**** RECORDS SHOWN ****

$ cat config.mk
export PLATFORM = sky130hd
export DESIGN_NAME = timer_b_capture_registers
export DESIGN_NICKNAME = d
export VERILOG_FILES = /design/src/timer_b_pkg.sv /design/src/timer_b_capture_registers.sv
export SDC_FILE = /design/constraint.sdc
export NUM_CORES = 1
export LEC_CHECK = 0
export ABC_AREA = 1
export BUFFER_PORTS_ARGS = -buffer_cell sky130_fd_sc_hd__buf_2
export CORE_MARGIN = 2
export CORE_UTILIZATION = 55
export CTS_CLUSTER_SIZE = 24
export DETAILED_ROUTE_END_ITERATION = 10
export GPL_TIMING_DRIVEN = 0
export HOLD_SLACK_MARGIN = 0.08
export PLACE_DENSITY_LB_ADDON = 0.3
export SYNTH_ARGS = -nofsm -noshare
export SYNTH_HDL_FRONTEND = slang
export SYNTH_SLANG_ARGS = --single-unit
$ cat constraint.sdc
create_clock -name sys_clk_i -period 1.7 [get_ports sys_clk_i]
set_input_delay 0.34 -clock sys_clk_i [delete_from_list [all_inputs] [get_ports sys_clk_i]]
set_output_delay 0.34 -clock sys_clk_i [all_outputs]
set_load 0.01 [all_outputs]
$ cat src/timer_b_pkg.sv
// Purpose: shared constants and types for the timer_b capture/compare block
// Assumes: byte-wide register port on the peripheral clock
// Notes:   offsets are byte addresses on the register port
package timer_b_pkg;
  ////////////////////////////////////////////////////////////////////////////
  // register offsets (4-bit byte address space)
  localparam logic [3:0] OFS_EVENT_CTL  = 4'h4; // event_input_control
  localparam logic [3:0] OFS_IRQ_ENABLE = 4'h5; // irq_enable
  localparam logic [3:0] OFS_IRQ_FLAGS  = 4'h6; // irq_flags
  localparam logic [3:0] OFS_RUN_STATUS = 4'h7; // run_status
  localparam logic [3:0] OFS_DEBUG      = 4'h8; // debug_behaviour
  localparam logic [3:0] OFS_BYTE_LATCH = 4'h9; // byte_latch
  localparam logic [3:0] OFS_CNT_LOW    = 4'ha; // counter_value low byte
  localparam logic [3:0] OFS_CNT_HIGH   = 4'hb; // counter_value high byte
  localparam logic [3:0] OFS_CMP_LOW    = 4'hc; // compare_snapshot low byte
  localparam logic [3:0] OFS_CMP_HIGH   = 4'hd; // compare_snapshot high byte

  // field positions
  localparam int BIT_GATE = 0;  // event_input_gate in event_input_control
  localparam int BIT_EDGE = 4;  // edge select in event_input_control
  localparam int BIT_SNAP = 0;  // snapshot_irq in enable and flag registers
  localparam int BIT_RUN  = 0;  // running bit in run_status
  localparam int BIT_HOVR = 0;  // halt_override in debug_behaviour

  // reset values
  localparam logic [15:0] RST_WORD = 16'h0000;
  localparam logic [7:0]  RST_BYTE = 8'h00;

  // timer_mode_select encodings
  typedef enum logic [2:0] {
    MODE_PERIODIC = 3'h0,
    MODE_TIMEOUT  = 3'h1,
    MODE_CAPTURE  = 3'h2,
    MODE_FREQ     = 3'h3,
    MODE_PWIDTH   = 3'h4,
    MODE_FREQ_PW  = 3'h5,
    MODE_SINGLE   = 3'h6,
    MODE_PWM8     = 3'h7
  } mode_t;

  // phase of the combined frequency and pulse-width measurement
  typedef enum logic [1:0] {
    FP_IDLE,
    FP_COUNT,
    FP_CAPTURED
  } fp_phase_t;

  // one register port request
  typedef struct packed {
    logic       wr;    // write strobe
    logic       rd;    // read strobe
    logic [3:0] addr;  // byte address
    logic [7:0] wdata; // write data
  } bus_req_t;

  // whole state of the timer
  typedef struct packed {
    logic [15:0] cnt;        // counter_value
    logic [15:0] compare_snapshot;       // compare_snapshot
    logic [7:0]  temp;       // byte_latch
    logic        irq_en;     // snapshot_irq enable
    logic        flag;       // snapshot_irq flag
    logic        halt_ovr;   // halt_override
    logic        gate;       // event_input_gate
    logic        edge_sel;   // edge select
    logic        run;        // counter running
    fp_phase_t   phase;      // combined-mode phase
    logic        ev_prev;    // last event level for edge detection
    logic        snapshot_irq_pulse; // one-cycle capture event
    logic [7:0]  rdata;      // read data
  } state_t;
endpackage : timer_b_pkg
$ cat src/timer_b_capture_registers.sv
// Purpose: 16-bit capture/compare timer with event-driven modes and byte registers
// Assumes: event channel and register port run on sys_clk_i; ctrl fields arrive as inputs
// Notes:   read data appears one cycle after the read strobe
module timer_b_capture_registers (
  // clock and reset
  input  wire logic                  sys_clk_i,
  input  wire logic                  rst_i,
  // register port
  input  wire timer_b_pkg::bus_req_t bus_i,
  output logic [7:0]                 rdata_o,
  // static configuration and debug state
  input  wire timer_b_pkg::mode_t    mode_i,
  input  wire logic                  cpu_halted_i,
  // event channel
  input  wire logic                  event_i,
  output logic                       snapshot_irq_event_o,
  // interrupt and waveform
  output logic                       irq_o,
  output logic                       pwm_o
);
  timer_b_pkg::state_t q;        // registered state
  timer_b_pkg::state_t d;        // next state
  logic                halted;   // frozen by debug break
  logic                ev_rise;  // rising event edge
  logic                ev_fall;  // falling event edge
  logic                cap_edge; // active (capture/start) edge, qualified
  logic                opp_edge; // opposite edge, qualified
  logic                set_flag; // hardware sets the flag this cycle
  logic                clr_flag; // software clears the flag this cycle
  logic                top_hit;  // counter equals 16-bit top
  logic                cap_mode; // one of the capture modes

  ////////////////////////////////////////////////////////////////////////////
  // event qualification
  always_comb begin
    halted   = cpu_halted_i && !q.halt_ovr;
    ev_rise  = event_i && !q.ev_prev;
    ev_fall  = !event_i && q.ev_prev;
    // edge select swaps which polarity is the active one
    cap_edge = q.gate && !halted && (q.edge_sel ? ev_fall : ev_rise);
    opp_edge = q.gate && !halted && (q.edge_sel ? ev_rise : ev_fall);
    top_hit  = (q.cnt == q.compare_snapshot);
    cap_mode = (mode_i == timer_b_pkg::MODE_CAPTURE) || (mode_i == timer_b_pkg::MODE_FREQ) ||
               (mode_i == timer_b_pkg::MODE_PWIDTH) || (mode_i == timer_b_pkg::MODE_FREQ_PW);
  end

  ////////////////////////////////////////////////////////////////////////////
  // next state: counting engine first, then register port on top of it
  always_comb begin
    d            = q;
    d.ev_prev    = event_i;
    set_flag     = 1'b0;
    clr_flag     = 1'b0;
    // while halted nothing moves; the edge history still follows the input
    if (!halted) begin
      case (mode_i)
        timer_b_pkg::MODE_PERIODIC: begin
          d.run = 1'b1;
          if (top_hit) begin
            set_flag = 1'b1;
            d.cnt    = timer_b_pkg::RST_WORD;
          end else begin
            d.cnt = q.cnt + 16'h0001;
          end
        end
        timer_b_pkg::MODE_TIMEOUT: begin
          // stop edge is checked last so a tie leaves the counter stopped
          if (cap_edge) d.run = 1'b1;
          if (opp_edge) d.run = 1'b0;
          if (q.run) begin
            if (top_hit) begin
              set_flag = 1'b1;
              d.cnt    = timer_b_pkg::RST_WORD;
            end else begin
              d.cnt = q.cnt + 16'h0001;
            end
          end
        end
        timer_b_pkg::MODE_CAPTURE: begin
          d.run = 1'b1;
          d.cnt = q.cnt + 16'h0001;
          if (cap_edge) begin
            d.compare_snapshot   = q.cnt;
            set_flag = 1'b1;
          end
        end
        timer_b_pkg::MODE_FREQ: begin
          d.run = 1'b1;
          if (cap_edge) begin
            d.compare_snapshot   = q.cnt;
            d.cnt    = timer_b_pkg::RST_WORD;
            set_flag = 1'b1;
          end else begin
            d.cnt = q.cnt + 16'h0001;
          end
        end
        timer_b_pkg::MODE_PWIDTH: begin
          d.run = 1'b1;
          // start-polarity edge restarts the count, the other edge captures it
          if (cap_edge) begin
            d.cnt = timer_b_pkg::RST_WORD;
          end else begin
            d.cnt = q.cnt + 16'h0001;
          end
          if (opp_edge) begin
            d.compare_snapshot   = q.cnt;
            set_flag = 1'b1;
          end
        end
        timer_b_pkg::MODE_FREQ_PW: begin
          if (q.run) d.cnt = q.cnt + 16'h0001;
          case (q.phase)
            timer_b_pkg::FP_IDLE: begin
              if (cap_edge) begin
                d.cnt   = timer_b_pkg::RST_WORD;
                d.run   = 1'b1;
                d.phase = timer_b_pkg::FP_COUNT;
              end
            end
            timer_b_pkg::FP_COUNT: begin
              if (opp_edge) begin
                d.compare_snapshot  = q.cnt;
                d.phase = timer_b_pkg::FP_CAPTURED;
              end
            end
            timer_b_pkg::FP_CAPTURED: begin
              if (cap_edge) begin
                d.run    = 1'b0;
                d.cnt    = q.cnt;
                set_flag = 1'b1;
                d.phase  = timer_b_pkg::FP_IDLE;
              end
            end
            default: d.phase = timer_b_pkg::FP_IDLE;
          endcase
        end
        timer_b_pkg::MODE_SINGLE: begin
          if (q.run) begin
            if (top_hit) begin
              set_flag = 1'b1;
              d.run    = 1'b0;
              d.cnt    = timer_b_pkg::RST_WORD;
            end else begin
              d.cnt = q.cnt + 16'h0001;
            end
          end else if (cap_edge) begin
            d.run = 1'b1;
          end
        end
        timer_b_pkg::MODE_PWM8: begin
          // events are ignored here; only the low byte counts
          d.run = 1'b1;
          if (q.cnt[7:0] == q.compare_snapshot[7:0]) begin
            set_flag = 1'b1;
            d.cnt    = timer_b_pkg::RST_WORD;
          end else begin
            d.cnt = {8'h00, q.cnt[7:0] + 8'h01};
          end
        end
        default: d.run = 1'b0;
      endcase
      if (mode_i != timer_b_pkg::MODE_FREQ_PW) d.phase = timer_b_pkg::FP_IDLE;
    end

    // register port writes; they come after the engine so they win
    if (bus_i.wr) begin
      case (bus_i.addr)
        timer_b_pkg::OFS_EVENT_CTL: begin
          d.gate     = bus_i.wdata[timer_b_pkg::BIT_GATE];
          d.edge_sel = bus_i.wdata[timer_b_pkg::BIT_EDGE];
        end
        timer_b_pkg::OFS_IRQ_ENABLE: d.irq_en = bus_i.wdata[timer_b_pkg::BIT_SNAP];
        timer_b_pkg::OFS_IRQ_FLAGS:  clr_flag = bus_i.wdata[timer_b_pkg::BIT_SNAP];
        timer_b_pkg::OFS_DEBUG:      d.halt_ovr = bus_i.wdata[timer_b_pkg::BIT_HOVR];
        timer_b_pkg::OFS_BYTE_LATCH: d.temp = bus_i.wdata;
        timer_b_pkg::OFS_CNT_LOW:    d.temp = bus_i.wdata;
        timer_b_pkg::OFS_CNT_HIGH:   d.cnt = {bus_i.wdata, q.temp};
        timer_b_pkg::OFS_CMP_LOW: begin
          // pwm8 bytes are independent, so no latching there
          if (mode_i == timer_b_pkg::MODE_PWM8) d.compare_snapshot[7:0] = bus_i.wdata;
          else d.temp = bus_i.wdata;
        end
        timer_b_pkg::OFS_CMP_HIGH: begin
          if (mode_i == timer_b_pkg::MODE_PWM8) d.compare_snapshot[15:8] = bus_i.wdata;
          else d.compare_snapshot = {bus_i.wdata, q.temp};
        end
        default: d.temp = q.temp; // status and unmapped writes are dropped
      endcase
    end

    // register port reads; a low byte read parks the high byte in the latch, except a compare read in pwm8
    d.rdata = timer_b_pkg::RST_BYTE;
    if (bus_i.rd) begin
      case (bus_i.addr)
        timer_b_pkg::OFS_EVENT_CTL: begin
          d.rdata[timer_b_pkg::BIT_GATE] = q.gate;
          d.rdata[timer_b_pkg::BIT_EDGE] = q.edge_sel;
        end
        timer_b_pkg::OFS_IRQ_ENABLE: d.rdata[timer_b_pkg::BIT_SNAP] = q.irq_en;
        timer_b_pkg::OFS_IRQ_FLAGS:  d.rdata[timer_b_pkg::BIT_SNAP] = q.flag;
        timer_b_pkg::OFS_RUN_STATUS: d.rdata[timer_b_pkg::BIT_RUN]  = q.run;
        timer_b_pkg::OFS_DEBUG:      d.rdata[timer_b_pkg::BIT_HOVR] = q.halt_ovr;
        timer_b_pkg::OFS_BYTE_LATCH: d.rdata = q.temp;
        timer_b_pkg::OFS_CNT_LOW: begin
          d.rdata = q.cnt[7:0];
          if (!bus_i.wr) d.temp = q.cnt[15:8];
        end
        timer_b_pkg::OFS_CNT_HIGH: d.rdata = q.temp;
        timer_b_pkg::OFS_CMP_LOW: begin
          d.rdata = q.compare_snapshot[7:0];
          if (mode_i != timer_b_pkg::MODE_PWM8 && !bus_i.wr) d.temp = q.compare_snapshot[15:8];
          if (cap_mode) clr_flag = 1'b1;
        end
        timer_b_pkg::OFS_CMP_HIGH: begin
          d.rdata = (mode_i == timer_b_pkg::MODE_PWM8) ? q.compare_snapshot[15:8] : q.temp;
        end
        default: d.rdata = timer_b_pkg::RST_BYTE; // unmapped reads as zero
      endcase
    end

    // a set in the same cycle as a clear is kept
    d.flag       = (q.flag && !clr_flag) || set_flag;
    d.snapshot_irq_pulse = set_flag;
  end

  ////////////////////////////////////////////////////////////////////////////
  // state register
  always_ff @(posedge sys_clk_i) begin
    if (rst_i) begin
      q <= '0;
    end else begin
      q <= d;
    end
  end

  ////////////////////////////////////////////////////////////////////////////
  // outputs
  assign rdata_o      = q.rdata;
  assign snapshot_irq_event_o = q.snapshot_irq_pulse;
  assign irq_o        = q.flag && q.irq_en;
  assign pwm_o        = (mode_i == timer_b_pkg::MODE_PWM8) && q.run &&
                        (q.cnt[7:0] < q.compare_snapshot[15:8]);
endmodule // timer_b_capture_registers

* Word level (Yosys, flattened, before mapping)
Index checks and enable logic that the tools add are counted.
W data, S select, Z words.
** Cells by class
- Reductions and logical operators :: 36
- $lt $le $gt $ge :: 1
- Equality and inequality tests :: 30
- Bitwise logic cells :: 2
- Muxes and demuxes :: 59
- $add $sub $neg :: 2
** Operators by type and width (number)
- $mux W16 :: 10
- $pmux W16 S6 :: 1
- $mux W8 :: 9
- $pmux W16 S3 :: 1
- $pmux W8 S2 :: 3
- $mux W41 :: 1
- $mux W32 :: 1
- $pmux W16 S2 :: 1
- $eq A4 B4 Y1 const B :: 6
- $ne A3 B3 Y1 const B :: 8
- $pmux W3 S4 :: 2
- $mux W1 :: 19
- $add A16 B1 Y16 const B :: 1
- $eq A16 B16 Y1 :: 1
- $eq A4 B3 Y1 const B :: 4
- $eq A3 B3 Y1 const B :: 4
- $reduce_or A2 Y1 :: 6
- $logic_and A1 B1 Y1 :: 11
- $reduce_and A5 Y1 :: 2
- $pmux W1 S9 :: 1
- $add A8 B1 Y8 const B :: 1
- $eq A8 B8 Y1 :: 1
- $lt A8 B8 Y1 :: 1
- $eq A3 B2 Y1 const B :: 2
- 19 further kinds :: 33
** Word-level totals
- Register bits after elaboration :: 58

* Logic depth before layout (Yosys ltp)
Gate-level depths: netlist of run 1.
- Depth in word-level cells :: 15
- Gate-level depth with buffers :: 15

* Least setup slack after synthesis of run 1
No wires, ideal clock.
- Path kind :: register to register
- Start point :: register q[43] in the netlist's numbering
- End point :: register q[52] in the netlist's numbering
- Setup slack :: -0.028 ns
- Cell stages (with the launch flop) :: 12
- Data arrival time :: 1.608 ns
- Data required time :: 1.581 ns
- Cell sequence :: dfxtp_1 ha_1 nand2_1 nor2_1 nand2_1 nor2_1 xor2_1 or2_2 nand3_1 nand3_1 nand2_1 a21oi_1
** On the way
- Cells in the longest elaborated chain, start to end :: 8
** Ends and longest elaborated chain
- start: declaration :: line timer_b_capture_registers.sv:21 : timer_b_pkg::state_t q;
- start signal: assignment :: line timer_b_capture_registers.sv:230 : q <= '0;
- start signal: assignment :: line timer_b_capture_registers.sv:232 : q <= d;
- $add A16 B1 Y16
- $mux W16 :: line timer_b_capture_registers.sv:111 : if (q.run) d.cnt = q.cnt + 16'h0001;
- $mux W16, on equally long branches :: line timer_b_capture_registers.sv:127, timer_b_capture_registers.sv:114
- $pmux W16 S2 :: line timer_b_capture_registers.sv:112 : case (q.phase)
- $pmux W16 S6 (*) :: line timer_b_capture_registers.sv:56 : case (mode_i)
- $mux W32 (*) :: line timer_b_capture_registers.sv:55 : if (!halted) begin
- $mux W16 :: line timer_b_capture_registers.sv:167 : case (bus_i.addr)
- $mux W41 (*) :: line timer_b_capture_registers.sv:166 : if (bus_i.wr) begin
Mark *: on every way between the ends. The rest lies on a longest branch, timed or not.
A chain may end at the register's enable or synchronous reset.

* Final worst setup path of run 1
- Start point :: register q[12] in the netlist's numbering
- End point :: output pwm_o
** On the way
- Cells in the longest elaborated chain, start to end :: 2
** Ends and longest elaborated chain
- $logic_and A1 B1 Y1 (2 in a row) :: line timer_b_capture_registers.sv:241 : assign pwm_o = (mode_i == timer_b_pkg::MODE_PWM8) && q.run &&
- end: declaration :: line timer_b_capture_registers.sv:19 : output logic pwm_o
Every way passes these cells.

==> flow_summary_export.csv, run 1 <==
group,metric,value,unit
status,status,"finished with violations",
status,violations,"negative setup slack",
route,vias,6818,
timing,slew_violations,0,
placed_design,gp_congestion,1.042,
global_routing,grt_antenna_before_repair,0,
floorplan,die_w,100.7,um
route,drc,0,
hold_path,hold_start,"event_i",
power,p_leak,2.870,nW
clock_tree,cts_buffers,9,
floorplan,dieArea,10140,sq um
timing,fin_ws,-0.5466,ns
clock_tree,cts_tree,"yes",
floorplan,rows,35,
timing,rsz0062_at_grt,"yes",
worst_setup_path,required,1.36,ns
logic_synthesis,ys_seq_area_frac,0.2257,
route,routed_via_density,6.284,
logic_synthesis,syn_inst,889,
finish,diodes,0,
finish,multiInputGateArea,3807,sq um
finish,final_cell_mix,"nand2_1, inv_1, a21oi_1",
route,post_drt_wl_per_cell,19.26,um
worst_setup_path,cp_max_fo,10,
worst_setup_path,reg2reg_depth,13,
finish,final_area,6566,sq um
timing,max_slew_margin,0.5282,
finish,final_common_cell,"nand2_1",
power,powerDensity,633.1,nW/um^2
placed_design,place_area,5433,sq um
timing,hold_viol,0,
logic_synthesis,netlist.area_leader.share,0.2257,
logic_synthesis,ys_types,49,
worst_setup_path,crit-reg2reg-launch,"q[38]",
placed_design,hpwl,13430,um
timing,tightest_slew,0.7050,ns
hold_path,hold_end,"q[9]",
route,ant_nets,0,
global_routing,groute.usage.overall,0.3898,
logic_synthesis,synthArstFlopShare,0,
logic_synthesis,syn_nets,918,
clock_tree,h-tree-depth,3,
route,routed_wl,20890,um
timing,whs,0.2381,ns
clock_tree,cts-root-buf,"clkbuf_8",
clock_tree,ctsLongestPathBuffers,2,
global_routing,overflow,0,
route,drt_iter0_markers,933,
timing,fmaxAchievable,0.4451,GHz
floorplan,start_util,0.5620,
worst_setup_path,startpoint_type,"register",
finish,final_core_util,0.7174,
floorplan,die_h,100.7,um
finish,fillers,740,
worst_setup_path,crit_path_top_delay_cell,"a2111o_1",
worst_setup_path,worstReg2RegEnd,"q[42]",
timing,setup_viol,21,
global_routing,grt_max_degree,11,
finish,area_delta_synth_final,27.66,%
timing,fin_skew,0.009004,ns
worst_setup_path,crit_path_end_kind,"output port",
clock_tree,cts_sinks,58,
worst_setup_path,reg2reg_slack,-0.35,ns
hold_path,whs_path_depth,3,
clock_tree,cts_hold_buf,0,
placed_design,portBuffers,28,
route,firstDrtPassIters,7,
worst_setup_path,worstPathArrival,1.91,ns
floorplan,core_area,9153,sq um
logic_synthesis,synthFlopType,"dfxtp_1",
logic_synthesis,synth_edf_count,0,
logic_synthesis,ys_ff_latch,58,
worst_setup_path,path_cells,"inv_2 > clkbuf_4 > a2111o_1 > a31oi_4 > buf_6",
logic_synthesis,ys_top_cells_by_area,"dfxtp_1, nand2_1, a21oi_1",
timing,finalCritPeriodShare,1.322,
worst_setup_path,crit_type,"register to output port",
finish,nets,1000,
finish,regArea,1189,sq um
logic_synthesis,yosys_warnings,0,
logic_synthesis,syn_avg_cell_area,5.786,sq um
clock_tree,path_clk_slew,0.07,ns
floorplan,ios,32,
clock_tree,clkLatencyLatePin,0.36,ns
global_routing,grt_pass1_vias,5963,
logic_synthesis,synth_largest_area_cell,"dfxtp_1",
power,ir_worst_vdd,0.5423,mV
timing,min_period,2.247,ns
worst_setup_path,cpPeakStageDelay,0.46,ns
global_routing,grt_pass1_wl,30530,um
logic_synthesis,syn_area,5144,sq um
finish,drive_gt1_frac,0.2813,
hold_path,hold_class,"input port to register",
run,maxCapViolations,0,
==> cells by family after synthesis <==
group / after synthesis / share of synthesized area
compound gates: 230 / 0.2527
xor+xnor: 13 / 0.02214
fa+ha+maj: 8 / 0.01946
buf+inv: 150 / 0.1241
flops: 58 / 0.2257
simple gates: 430 / 0.3559
==> power by group <==
group,internal (mW),leakage [nW],switching (mW),total (mW)
Clock,0.736,0.101,0.617,1.35
Sequential,1.41,0.479,0.0647,1.48
Combinational,0.477,2.29,0.850,1.33
==> metal layers <==
layer / part of all wire / track usage / up-vias / wire, um
li1: - / - / 3110 / -
met1: 0.37 / 0.5137 / 2992 / 7742
met2: 0.42 / 0.5805 / 556 / 8869
met3: 0.12 / 0.07074 / 160 / 2516
met4: 0.084 / 0.2561 / 0 / 1764
met5: 0 / 0.005128 / - / 0
==> state kept, by name, indices dropped and copies added, names as in the netlist <==
| signal | flops |
|---|---|
| q | 49 |
| rdata_o | 8 |
| snapshot_irq_event_o | 1 |
==> stage by stage <==
step	std cells	total power [mW]	TNS (ns)	setup WS (ns)
after global routing	1085	4.287	-8.235	-0.5554
after detailed placement	1028	2.387	-23.57	-0.6439
after floorplan	889	2.116	0	0.004853
after global placement	1028	2.381	-23.08	-0.6341
after CTS	1072	3.923	-3.352	-0.5059
final	1085	4.157	-6.024	-0.5466
==> cell type report <==
type	instances	share of cell area
repair buffers	72	0.07660
inverters	100	0.06098
clock buffers	11	0.02306
multi-input cells	682	0.5798
plain buffers	48	0.05126
clock inverters	3	0.006098
flip-flops and latches	58	0.1810
well taps	111	0.02115
==> how the worst max path moves through the flow <==
stage / slack, ns / endpoint / startpoint / cells after the start
after floorplan: 0.005 / q[43] / q[49] / 15
after global placement: -0.63 / q[46] / cpu_halted_i / 12
after detailed placement: -0.64 / q[18] / bus_i[10] / 11
after CTS: -0.51 / pwm_o / q[35] / 9
after global routing: -0.56 / pwm_o / q[41] / 5
final: -0.55 / pwm_o / q[12] / 5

****

> PROBLEM DETAILS: When you reach the line holding "the active one" in the records above, begin reproducing exactly, stop after the line holding "(q.cnt == q.compare_snapshot);", and output nothing else.

> SOLUTION TO THIS TASK:
    // edge select swaps which polarity is the active one
    cap_edge = q.gate && !halted && (q.edge_sel ? ev_fall : ev_rise);
    opp_edge = q.gate && !halted && (q.edge_sel ? ev_rise : ev_fall);
    top_hit  = (q.cnt == q.compare_snapshot);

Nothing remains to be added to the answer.